I chose to navigate this uncharted territory exploring the deepest, truthful side of me, the one that just wants to exist. Here is my personal wacky approach to defeat fear and loneliness, a tribute to my strength, my desires, my rebellion.
This is my dissonant, visceral attempt to become my own refuge.
A surreal silent cry.

Merit Award: ‘Songline No. 1’ by Roland Blum (Liechtenstein)

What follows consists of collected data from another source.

From an optimization exercise on the open Yosys and OpenROAD flow, aimed at small area, a short achievable clock period and few clock cycles per item; shortcuts taken in it are not production practice.
RTL that was checked went through simulation tests only; none was proved equivalent to the original.
For runs 2 and 3, only the layout was checked, not whether the RTL still works.

## flow/design.v (module list and top-level ports; edited modules follow where they fit)
// module FP_booth_enc: 42 lines
// module FP_Mul_tree: 1946 lines
// module FP_Mul_gp: 4 lines
// module FP_pfx: 4 lines
// module FP_pfx_g: 3 lines
// module FP_fa: 4 lines
// module FP_ha: 4 lines
// module FP_Mul_pre: 35 lines
// module FP_Mul_post: 64 lines
// module fp_mul_arbiter: 107 lines
module fp_mul_arbiter #(
    parameter int W = fp_alu_pkg::FP_W
) (
    input  logic         clk,
    input  logic         rst,
    input  logic         req0_valid,
    input  logic [W-1:0] req0_a,
    input  logic [W-1:0] req0_b,
    output logic         req0_ready,
    input  logic         req1_valid,
    input  logic [W-1:0] req1_a,
    input  logic [W-1:0] req1_b,
    output logic         req1_ready,
    output logic         rsp_valid,
    output logic [W-1:0] rsp_data,
    output logic         rsp_id,
    input  logic         rsp_ready
);
  // ...
==> flow/flow/run.sh <==
#!/bin/bash
# The standard ORFS layout (the standard.sh, standard synthesis unchanged),
# with buf_2 cells as the port buffers and a larger setup repair margin.
set -euo pipefail
bash standard.sh "BUFFER_PORTS_ARGS=-buffer_cell sky130_fd_sc_hd__buf_2" SETUP_SLACK_MARGIN=5.4 finish > orfs_make.log 2>&1
==> flow/standard.sh <==
#!/bin/bash
# synth_recipe.tcl (not shown) runs the flow's synth.tcl, then flattens the netlist and writes it again
# the make line also repeats each setting of config.mk as NAME=value (left out here)
make -C /OpenROAD-flow-scripts/flow DESIGN_CONFIG=/design/flow/config.mk WORK_HOME=/design/flow/orfs CLKGATE_MAP_FILE= SYNTH_SCRIPT=/design/flow/synth_recipe.tcl "${@:-finish}"
==> flow/config.mk <==
export PLATFORM = sky130hd
export DESIGN_NAME = fp_mul_arbiter
export DESIGN_NICKNAME = fp_mul_arbiter
export VERILOG_FILES = /design/flow/design.v
export SDC_FILE = /design/flow/constraint.sdc
export NUM_CORES = 4
export LEC_CHECK = 0
export CAP_MARGIN = 20
export CORE_MARGIN = 2
export CORE_UTILIZATION = 40
export CTS_BUF_LIST = sky130_fd_sc_hd__clkbuf_8
export SETUP_SLACK_MARGIN = 5
export SLEW_MARGIN = 20
export SYNTH_HIERARCHICAL = 1
export SYNTH_MINIMUM_KEEP_SIZE = 0
==> flow/constraint.sdc <==
create_clock -name core_clock -period 11.0 [get_ports {clk}]
set_input_delay 2.2000 -clock core_clock [delete_from_list [all_inputs] [get_ports {clk}]]
set_output_delay 2.2000 -clock core_clock [all_outputs]
set_load 0.01 [all_outputs]
Context: an optimization exercise on an open-source flow, tuned for small area. The choices shown serve that exercise and are no tape-out recipe.
In this exercise RTL edits were held to simulation tests only and were not proved equivalent to the original.
Power is estimated from default activity; no workload was simulated.

## trigCoincTop
module trigCoincTop
#(
   parameter int NUM_LANES  = trigPkg::NUM_LANES,
   parameter int LANE_WIDTH = trigPkg::LANE_WIDTH
)
(
   input  logic                            proc_clk,
   input  logic                            rstN,
   input  logic                            busWrEn,
   input  logic                            busRdEn,
   input  logic [DATA_WIDTH/8-1:0]         busWstrb,
   input  logic [ADDR_WIDTH-1:0]           busAddr,
   input  logic [DATA_WIDTH-1:0]           busWrData,
   input  logic [NUM_LANES*LANE_WIDTH-1:0] trigIn,
   input  logic                            fastTrig,
   output logic [DATA_WIDTH-1:0]           rdData,
   output logic                            rdValid
);
Size in the first run: roughly 1800 cells after synthesis, roughly 410 flip-flops, roughly 150 I/O pins, about 20000 um^2 of cells after synthesis.
Settings: LEC_CHECK=0, CAP_MARGIN=20, CORE_MARGIN=2, CORE_UTILIZATION=78, SLEW_MARGIN=20, SYNTH_HIERARCHICAL=1, SYNTH_MINIMUM_KEEP_SIZE=0; clock period 5.0 ns.
standard.sh (not shown) runs the stock make flow with config.mk's settings and CLKGATE_MAP_FILE= SYNTH_SCRIPT=/design/flow/synth_recipe.tcl, a recipe that flattens the netlist after the stock synthesis.
==> flow/flow/run.sh <==
#!/bin/bash
# Own layout flow: the standard ORFS flow (standard.sh, unchanged synthesis),
# with synthesis buffers removed at floorplan, single-drive port buffers, plain (not timing-driven) global placement and a
# clock tree of clkbuf_4 without dummy loads.
set -uo pipefail
cd "$(dirname "$0")/.."
bash standard.sh \
  "GPL_TIMING_DRIVEN=0" "REMOVE_ABC_BUFFERS=1" \
  "BUFFER_PORTS_ARGS=-buffer_cell sky130_fd_sc_hd__buf_1" \
  "CTS_ARGS=-sink_clustering_enable -repair_clock_nets -dont_use_dummy_load -buf_list sky130_fd_sc_hd__clkbuf_4 -sink_clustering_size 9 -sink_clustering_max_diameter 35" \
  finish > flow_make.log 2>&1
rc=$?
tail -40 flow_make.log
exit $rc
The first run finished clean.
Source: an optimization exercise on an open RTL-to-GDS flow (aim: small area, a short achievable clock period and few clock cycles per item). Production flows keep margins and buffers that such runs may drop. At most, simulation tests tie the RTL to the original design; equivalence was not proved. Only the layout flow was run in runs 1 to 3; the RTL was not checked for function there. Power and IR drop assume default switching activity.

**design/flow/run.sh**
```bash
#!/bin/bash
# synth_recipe.tcl (not shown) runs the flow's synth.tcl, then flattens the netlist and writes it again
# the make line also repeats each setting of config.mk as NAME=value (left out here)
make -C /OpenROAD-flow-scripts/flow DESIGN_CONFIG=/design/flow/config.mk WORK_HOME=/design/flow/orfs CLKGATE_MAP_FILE= SYNTH_SCRIPT=/design/flow/synth_recipe.tcl finish
```
**design/flow/config.mk**
```make
export PLATFORM = sky130hd
export DESIGN_NAME = audio_to_direct_recording_bits
export DESIGN_NICKNAME = audio_to_direct_recording_bits
export VERILOG_FILES = /design/flow/design.v
export SDC_FILE = /design/flow/constraint.sdc
export NUM_CORES = 4
export LEC_CHECK = 0
export CAP_MARGIN = 20
export CORE_MARGIN = 2
export CORE_UTILIZATION = 45
export SETUP_SLACK_MARGIN = 5
export SLEW_MARGIN = 20
```
**design/flow/constraint.sdc**
```tcl
create_clock -name core_clock -period 9.0 [get_ports {clk_i}]
set_input_delay 1.8000 -clock core_clock [delete_from_list [all_inputs] [get_ports {clk_i}]]
set_output_delay 1.8000 -clock core_clock [all_outputs]
set_load 0.01 [all_outputs]
```
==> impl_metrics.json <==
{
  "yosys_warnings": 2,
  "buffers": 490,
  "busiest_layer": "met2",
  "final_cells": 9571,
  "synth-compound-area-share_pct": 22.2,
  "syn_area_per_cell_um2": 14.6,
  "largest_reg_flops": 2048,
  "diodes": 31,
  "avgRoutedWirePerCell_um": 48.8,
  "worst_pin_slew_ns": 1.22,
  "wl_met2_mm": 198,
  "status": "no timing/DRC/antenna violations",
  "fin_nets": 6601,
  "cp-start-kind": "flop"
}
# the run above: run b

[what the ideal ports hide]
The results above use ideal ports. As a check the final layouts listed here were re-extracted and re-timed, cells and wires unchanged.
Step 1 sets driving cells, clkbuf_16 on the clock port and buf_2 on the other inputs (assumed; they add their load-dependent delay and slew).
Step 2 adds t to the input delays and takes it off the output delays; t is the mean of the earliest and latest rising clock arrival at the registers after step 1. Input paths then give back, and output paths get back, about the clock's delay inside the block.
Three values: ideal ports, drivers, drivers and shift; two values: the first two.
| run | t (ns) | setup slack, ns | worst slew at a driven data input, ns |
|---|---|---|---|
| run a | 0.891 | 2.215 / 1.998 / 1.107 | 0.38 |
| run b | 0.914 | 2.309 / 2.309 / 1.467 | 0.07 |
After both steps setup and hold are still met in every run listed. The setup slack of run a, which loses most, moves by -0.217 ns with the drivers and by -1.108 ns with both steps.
Context: an optimization exercise on an open-source flow, tuned for small area. The choices shown serve that exercise and are no tape-out recipe.
Function was checked by simulation only, so behaviour that the tests miss may differ from the original.
No activity file was given, so power comes from the tool's default toggle rates.

<file path="design/flow/design.v">
module weight_unpack(packed_byte, weights);
  input [7:0] packed_byte;
  wire [7:0] packed_byte;
  output [8:0] weights;
  wire [8:0] weights;
  wire n0;
  wire n1;
  wire n10;
  wire n100;
  wire n101;
  wire n102;
  wire n103;
  wire n104;
  wire n105;
  wire n106;
  wire n107;
  wire n108;
  wire n109;
  wire n11;
  wire n110;
  wire n111;
  wire n112;
  wire n113;
  wire n114;
  wire n115;
  wire n116;
  wire n117;
  wire n118;
  wire n119;
  wire n12;
  wire n120;
  wire n121;
  wire n122;
  wire n123;
  wire n124;
  wire n125;
  wire n126;
  wire n127;
  wire n128;
  wire n129;
  wire n13;
  wire n130;
  wire n131;
  wire n132;
  wire n133;
  wire n134;
  wire n135;
  wire n136;
  wire n137;
  wire n138;
  wire n139;
  wire n14;
  wire n140;
  wire n141;
  wire n142;
  wire n143;
  wire n144;
  wire n145;
  wire n146;
  wire n147;
  wire n148;
  wire n149;
  wire n15;
  wire n150;
  wire n16;
  wire n17;
  wire n18;
  wire n19;
  wire n2;
  wire n20;
  wire n21;
  wire n22;
  wire n23;
  wire n24;
  wire n25;
  wire n26;
  wire n27;
  wire n28;
  wire n29;
  wire n3;
  wire n30;
  wire n31;
  wire n32;
  wire n33;
  wire n34;
  wire n35;
  wire n36;
  wire n37;
  wire n38;
  wire n39;
  wire n4;
  wire n40;
  wire n41;
  wire n42;
  wire n43;
  wire n44;
  wire n45;
  wire n46;
  wire n47;
  wire n48;
  wire n49;
  wire n5;
  wire n50;
  wire n51;
  wire n52;
  wire n53;
  wire n54;
  wire n55;
  wire n56;
  wire n57;
  wire n58;
  wire n59;
  wire n6;
  wire n60;
  wire n61;
  wire n62;
  wire n63;
  wire n64;
  wire n65;
  wire n66;
  wire n67;
  wire n68;
  wire n69;
  wire n7;
  wire n70;
  wire n71;
  wire n72;
  wire n73;
  wire n74;
  wire n75;
  wire n76;
  wire n77;
  wire n78;
  wire n79;
  wire n8;
  wire n80;
  wire n81;
  wire n82;
  wire n83;
  wire n84;
  wire n85;
  wire n86;
  wire n87;
  wire n88;
  wire n89;
  wire n9;
  wire n90;
  wire n91;
  wire n92;
  wire n93;
  wire n94;
  wire n95;
  wire n96;
  wire n97;
  wire n98;
  wire n99;
  wire [7:0] q;
  assign n133 = 4'h1 >> { packed_byte[5], packed_byte[6] };
  assign n132 = 4'h2 >> { n133, packed_byte[7] };
  assign n131 = 4'h8 >> { n133, packed_byte[7] };
  assign n130 = 4'h4 >> { n132, packed_byte[5] };
  assign n129 = 4'h2 >> { n130, packed_byte[6] };
  assign n128 = 4'h2 >> { n132, packed_byte[5] };
  assign n127 = 4'h1 >> { n128, packed_byte[4] };
  assign n126 = 4'h2 >> { n127, n129 };
  assign n125 = 4'h1 >> { n126, n131 };
  assign n124 = 4'h1 >> { n125, packed_byte[4] };
  assign n123 = 4'h1 >> { n129, n131 };
  assign n122 = 4'h8 >> { n123, packed_byte[4] };
  assign n121 = 4'h1 >> { n122, n124 };
  assign n120 = 4'h4 >> { n121, packed_byte[3] };
  assign n119 = 4'h1 >> { n128, n130 };
  assign n118 = 4'h1 >> { n119, n124 };
  assign n117 = 4'h4 >> { n131, packed_byte[4] };
  assign n116 = 4'h1 >> { n117, n118 };
  assign n115 = 4'h1 >> { n116, n120 };
  assign n114 = 4'h1 >> { n123, n126 };
  assign n113 = 4'h2 >> { n114, n116 };
  assign n112 = 4'h1 >> { n113, n115 };
  assign n111 = 4'h1 >> { n114, n115 };
  assign n110 = 4'h1 >> { n111, packed_byte[3] };
  assign n109 = 4'h8 >> { n113, packed_byte[3] };
  assign n108 = 4'h1 >> { n109, n110 };
  assign n107 = 4'h4 >> { n108, packed_byte[2] };
  assign n106 = 4'h1 >> { n110, n121 };
  assign n105 = 4'h8 >> { n114, n120 };
  assign n104 = 4'h1 >> { n105, n106 };
  assign n103 = 4'h1 >> { n104, n107 };
  assign n102 = 4'h1 >> { n103, n112 };
  assign n101 = 4'h2 >> { n102, packed_byte[7] };
  assign n100 = 4'h8 >> { n101, n133 };
  assign n99 = 4'h2 >> { n102, n131 };
  assign n97 = 4'h1 >> { n98, n132 };
  assign n96 = 4'h1 >> { n101, n132 };
  assign n95 = 4'h1 >> { n102, packed_byte[2] };
  assign n94 = 4'h1 >> { n106, n112 };
  assign n93 = 4'h8 >> { n94, packed_byte[2] };
  assign n92 = 4'h1 >> { n93, n95 };
  assign n91 = 4'h4 >> { n92, packed_byte[1] };
  assign n90 = 4'h1 >> { n95, n108 };
  assign n89 = 4'h8 >> { n107, n112 };
  assign n88 = 4'h1 >> { n89, n90 };
  assign n87 = 4'h1 >> { n88, n91 };
  assign n86 = 4'h1 >> { n94, n103 };
  assign n85 = 4'h1 >> { n86, n87 };
  assign n84 = 4'h4 >> { n101, n111 };
  assign n83 = 4'h2 >> { n84, n125 };
  assign n82 = 4'h1 >> { n83, n98 };
  assign n81 = 4'h4 >> { n102, n132 };
  assign n80 = 4'h1 >> { n81, n101 };
  assign n79 = 4'h4 >> { n80, n111 };
  assign n78 = 4'h4 >> { n79, n85 };
  assign n77 = 4'h1 >> { n78, n82 };
  assign n76 = 4'h1 >> { n79, n82 };
  assign n75 = 4'h2 >> { n82, n85 };
  assign n74 = 4'h1 >> { n75, n76 };
  assign n72 = 4'h4 >> { n73, n85 };
  assign n71 = 4'h1 >> { n76, n85 };
  assign n69 = 4'h1 >> { n70, n75 };
  assign n68 = 4'h2 >> { n86, n88 };
  assign n67 = 4'h1 >> { n68, n87 };
  assign n66 = 4'h1 >> { n85, packed_byte[1] };
  assign n65 = 4'h8 >> { n68, packed_byte[1] };
  assign n64 = 4'h1 >> { n65, n66 };
  assign n63 = 4'h4 >> { n64, packed_byte[0] };
  assign n62 = 4'h1 >> { n66, n92 };
  assign n61 = 4'h8 >> { n86, n91 };
  assign n60 = 4'h1 >> { n61, n62 };
  assign n59 = 4'h1 >> { n60, n63 };
  assign n58 = 4'h1 >> { n59, n67 };
  assign n57 = 4'h2 >> { n58, n80 };
  assign n56 = 4'h8 >> { n57, n69 };
  assign n55 = 4'h8 >> { n69, n80 };
  assign n54 = 4'h4 >> { n55, n58 };
  assign n53 = 4'h8 >> { n70, n80 };
  assign n52 = 4'h1 >> { n53, n101 };
  assign n51 = 4'h1 >> { n52, n111 };
  assign n50 = 4'h8 >> { n52, n111 };
  assign n49 = 4'h1 >> { n50, n51 };
  assign n48 = 4'h4 >> { n52, n111 };
  assign n47 = 4'h2 >> { n52, n111 };
  assign n46 = 4'h1 >> { n47, n48 };
  assign n43 = 4'h4 >> { n44, n45 };
  assign n41 = 4'h1 >> { n43, n42 };
  assign n40 = 4'h8 >> { n41, n73 };
  assign n39 = 4'h1 >> { n41, n73 };
  assign weights[7] = 4'h1 >> { n39, n40 };
  assign n38 = 4'h8 >> { n43, n42 };
  assign weights[6] = 4'h1 >> { n38, n41 };
  assign n37 = 4'h1 >> { n70, n80 };
  assign n36 = 4'h1 >> { n37, n53 };
  assign n35 = 4'h1 >> { n43, n58 };
  assign n34 = 4'h8 >> { n35, n69 };
  assign n33 = 4'h1 >> { n34, n36 };
  assign weights[5] = 4'h1 >> { n33, n45 };
  assign n32 = 4'h8 >> { n44, n58 };
  assign n31 = 4'h1 >> { n32, n35 };
  assign n30 = 4'h8 >> { n31, weights[5] };
  assign n29 = 4'h1 >> { n35, n69 };
  assign n28 = 4'h4 >> { n29, n30 };
  assign n27 = 4'h1 >> { n34, n40 };
  assign weights[4] = 4'h4 >> { n27, n28 };
  assign n26 = 4'h1 >> { n31, weights[5] };
  assign n25 = 4'h1 >> { n26, n40 };
  assign n24 = 4'h4 >> { n25, n30 };
  assign n23 = 4'h1 >> { n30, n40 };
  assign n22 = 4'h4 >> { n23, n26 };
  assign n21 = 4'h4 >> { n60, n67 };
  assign n20 = 4'h2 >> { n64, packed_byte[0] };
  assign n19 = 4'h2 >> { n20, n21 };
  assign n18 = 4'h1 >> { n40, n59 };
  assign n17 = 4'h4 >> { n18, n19 };
  assign n16 = 4'h8 >> { n21, packed_byte[0] };
  assign n15 = 4'h8 >> { n58, packed_byte[0] };
  assign n13 = 4'h4 >> { n14, n64 };
  assign n12 = 4'h2 >> { n63, n67 };
  assign n11 = 4'h2 >> { n12, n60 };
  assign n10 = 4'h1 >> { n11, n59 };
  assign n9 = 4'h2 >> { n58, n63 };
  assign n8 = 4'h1 >> { n9, n10 };
  assign n7 = 4'h4 >> { n8, n13 };
  assign n6 = 4'h1 >> { n19, n59 };
  assign n4 = 4'h4 >> { n5, n40 };
  assign n3 = 4'h1 >> { n58, packed_byte[0] };
  assign n2 = 4'h1 >> { n3, n14 };
  assign n1 = 4'h2 >> { n20, n59 };
  assign n0 = 4'h8 >> { n60, n63 };
  assign n150 = 4'h1 >> { n0, n1 };
  assign n149 = 4'h4 >> { n150, n14 };
  assign n148 = 4'h4 >> { n2, n64 };
  assign n147 = 4'h1 >> { n148, n10 };
  assign n145 = 4'h8 >> { n146, n2 };
  assign n144 = 4'h1 >> { n21, packed_byte[0] };
  assign n143 = 4'h8 >> { n60, packed_byte[0] };
  assign n142 = 4'h2 >> { n143, n64 };
  assign n141 = 4'h4 >> { n142, n144 };
  assign weights[1] = 4'h1 >> { n140, n40 };
  assign n139 = 4'h2 >> { n67, packed_byte[0] };
  assign n138 = 4'h1 >> { n139, n63 };
  assign n137 = 4'h2 >> { n138, n60 };
  assign n136 = 4'h1 >> { n137, n40 };
  assign n135 = 4'h4 >> { n136, n1 };
  assign n134 = 4'h1 >> { n146, n40 };
  assign weights[8] = 4'h1 >> { n40, n42 };
  assign n98 = 4'he >> { n100, n99 };
  assign n42 = 4'he >> { n97, n96 };
  assign n73 = 4'hb >> { n77, n74 };
  assign n70 = 4'he >> { n72, n71 };
  assign n45 = 4'he >> { n56, n54 };
  assign n44 = 4'hb >> { n49, n46 };
  assign weights[3] = 4'he >> { n24, n22 };
  assign n14 = 4'he >> { n16, n15 };
  assign n5 = 4'hb >> { n7, n6 };
  assign weights[2] = 4'he >> { n17, n4 };
  assign n146 = 4'hb >> { n149, n147 };
  assign n140 = 4'he >> { n145, n141 };
  assign weights[0] = 4'he >> { n135, n134 };
  assign q[7:6] = 2'h0;
endmodule
module mac_row (
    input  logic clk,
    input  logic [2:0] w,
    input  logic [7:0] act,
    input  logic fresh,
    output logic [16:0] head
);
    logic [3:0][16:0] ring;
    logic [8:0] mag;
    logic [8:0] x;
    logic [9:0] t;
    logic [16:0] base;
    logic [17:0] c;
    logic [16:0] sum;
    always_comb begin
        case (w[1:0])
            2'd1: mag = {act[7], act[7], act[7:1]};
            2'd2: mag = {act[7], act};
            2'd3: mag = {act, 1'b0};
            default: mag = 9'd0;
        endcase
    end
    assign x = mag ^ {9{w[2]}};
    assign t = {~x[8], x};
    assign base = fresh ? 17'd0 : ring[0];
    assign c[0] = w[2];
    genvar i;
    generate
        for (i = 0; i < 10; i++) begin : g_add
            assign sum[i] = base[i] ^ t[i] ^ c[i];
            assign c[i+1] = (base[i] & t[i]) | (c[i] & (base[i] ^ t[i]));
        end
        for (i = 10; i < 17; i++) begin : g_inc
            assign sum[i] = base[i] ^ c[i];
            assign c[i+1] = base[i] & c[i];
        end
    endgenerate
    always_ff @(posedge clk) begin
        ring <= {sum, ring[3:1]};
    end
    assign head = ring[0];
endmodule
module matmul_top (
    input  logic clk,
    input  logic reset,
    input  logic [7:0] weight_in,
    input  logic [7:0] act_in,
    input  logic read_req,
    output logic read_ack,
    output logic [7:0] out_data,
    output logic out_valid
);
    localparam logic [2:0] st_idle = 3'd0;
    localparam logic [2:0] st_drain = 3'd1;
    localparam logic [2:0] st_capture = 3'd2;
    localparam logic [2:0] st_ack = 3'd3;
    localparam logic [2:0] st_stream = 3'd4;
    logic [9:0] cyc;        
    logic [1:0] slice;
    logic [7:0] nblk;       
    logic [2:0] state;
    logic end_seen;
    logic busy;             
    logic [1:0] frem;       
    logic late;             
    logic late_next;
    logic flush, capture, fresh, inj, stream_done;
    assign flush = (slice == 2'd3);
    assign capture = (state == st_capture);
    assign read_ack = (state == st_ack);
    assign fresh = (frem != 2'd0);
    assign slice = cyc[1:0];
    assign nblk = cyc[9:2];
    assign inj = capture | (busy & (cyc[9:2] == 8'd0) & (cyc[1:0] != 2'd3));
    assign out_valid = busy & (cyc != 10'd0);
    assign stream_done = ~busy;
    always_ff @(posedge clk) begin
        if (reset) begin
            cyc <= {8'hff, 2'd0};
        end else if (capture) begin
            cyc <= 10'd0;
        end else begin
            cyc <= cyc + 10'd1;
        end
    end
    always_ff @(posedge clk) begin
        if (reset) begin
            busy <= 1'b0;
        end else if (capture) begin
            busy <= 1'b1;
        end else if (cyc == 10'd48) begin
            busy <= 1'b0;
        end
    end
    always_ff @(posedge clk) begin
        if (reset) begin
            state <= st_idle;
            end_seen <= 1'b0;
        end else begin
            case (state)
                st_idle: if (read_req) state <= st_drain;
                st_drain: if (flush && end_seen) state <= st_capture;
                st_capture: state <= st_ack;
                st_ack: if (!read_req) state <= st_stream;
                st_stream: if (stream_done) state <= st_idle;
                default: state <= st_idle;
            endcase
            if (state == st_idle) begin
                end_seen <= flush;
            end else if (state == st_drain && flush) begin
                end_seen <= 1'b1;
            end
        end
    end
    always_ff @(posedge clk) begin
        if (reset) begin
            frem <= 2'd2;
        end else if (capture) begin
            frem <= 2'd1;
        end else if (flush && frem != 2'd0) begin
            frem <= frem - 2'd1;
        end
    end
    always_ff @(posedge clk) begin
        late <= late_next;
    end
    logic [7:0] ncap;
    always_ff @(posedge clk) begin
        if (capture) begin
            ncap <= nblk;
        end
    end
    logic [8:0] wdec;
    logic [8:0] wl1, wl2, wl3;
    logic [11:0][2:0] wcur;
    logic [7:0] d1, d2, d3;
    logic [7:0] act;
    logic [7:0] act_d4;
    weight_unpack u_unpack (
        .packed_byte (weight_in),
        .weights     (wdec)
    );
    always_ff @(posedge clk) begin
        wl1 <= wdec;
        wl2 <= wl1;
        wl3 <= wl2;
        d1 <= act_in;
        d2 <= d1;
        d3 <= d2;
        act_d4 <= d3;
    end
    always_ff @(posedge clk) begin
        if (flush) begin
            wcur <= {wdec, wl1, wl2, wl3};
        end
    end
    assign late_next = capture | (late & ~flush);
    always_ff @(posedge clk) begin
        act <= late_next ? act_d4 : d3;
    end
    logic [11:0][16:0] head;
    genvar r, k;
    generate
        for (r = 0; r < 12; r++) begin : g_row
            mac_row u_row (
                .clk   (clk),
                .w     (wcur[r]),
                .act   (act),
                .fresh (fresh),
                .head  (head[r])
            );
        end
    endgenerate
    logic [45:1][7:0] conv;
    generate
        for (k = 1; k < 45; k++) begin : g_conv
            if (k % 4 == 1) begin : g_inj
                always_ff @(posedge clk) begin
                    conv[k] <= inj ? head[k / 4][16:9] : conv[k + 1];
                end
            end else begin : g_shift
                always_ff @(posedge clk) begin
                    conv[k] <= conv[k + 1];
                end
            end
        end
    endgenerate
    always_ff @(posedge clk) begin
        conv[45] <= head[11][16:9];
    end
    always_ff @(posedge clk) begin
        out_data <= conv[1] - ncap;
    end
endmodule
</file>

About this Image: Songlines is a new chapter of my ongoing work Poetry of Silence. Songlines is dedicated to the Etosha Pan in the north of Namibia.Only a few rain drops in combination with the unique light are enough to transform this abstract landscape into a sea of different colors.To be able to orientate oneself in this abstract landscape from the air one has to create a mind map, linking key locations and sites in the form of traces and patterns.The result are silent Songlines in form of visual poems – a tribute of this incredible and unique landscape.

Merit Award: ‘Absent Innocence’ by Bruno Araluce Courballee-Thevenin (Spain)

About this Image: Palestinian is seen using a slingshot against Israeli soldiers during the clashes Palestinians clashed with the Israeli army during a demonstration in the village of Kafr Qaddum.

Merit Award: ‘GANGBORDER’ by Javier Arcenillas (Spain)

About this Image: Gang members from the San Francisco Gotera prison welcomed into the Yo Cambio program of the Government of San Salvador to keep the most violent gang members occupied and without conflict.

Merit Award: ‘Secret Garden’ by Fenqiang Frank Liu (USA)

About this image: In Winter Park, Florida, the oak tree in this photo with its beautiful hanging moss was cut down later due to its unhealthy condition. One day in the Spring of 2020, I was so lucky to have captured the great egret and the oak tree before it was removed! The oak branches and hanging moss framed the egret while I waited for it to take off. Finally, my patience was rewarded, and I was able to capture an exquisite moment.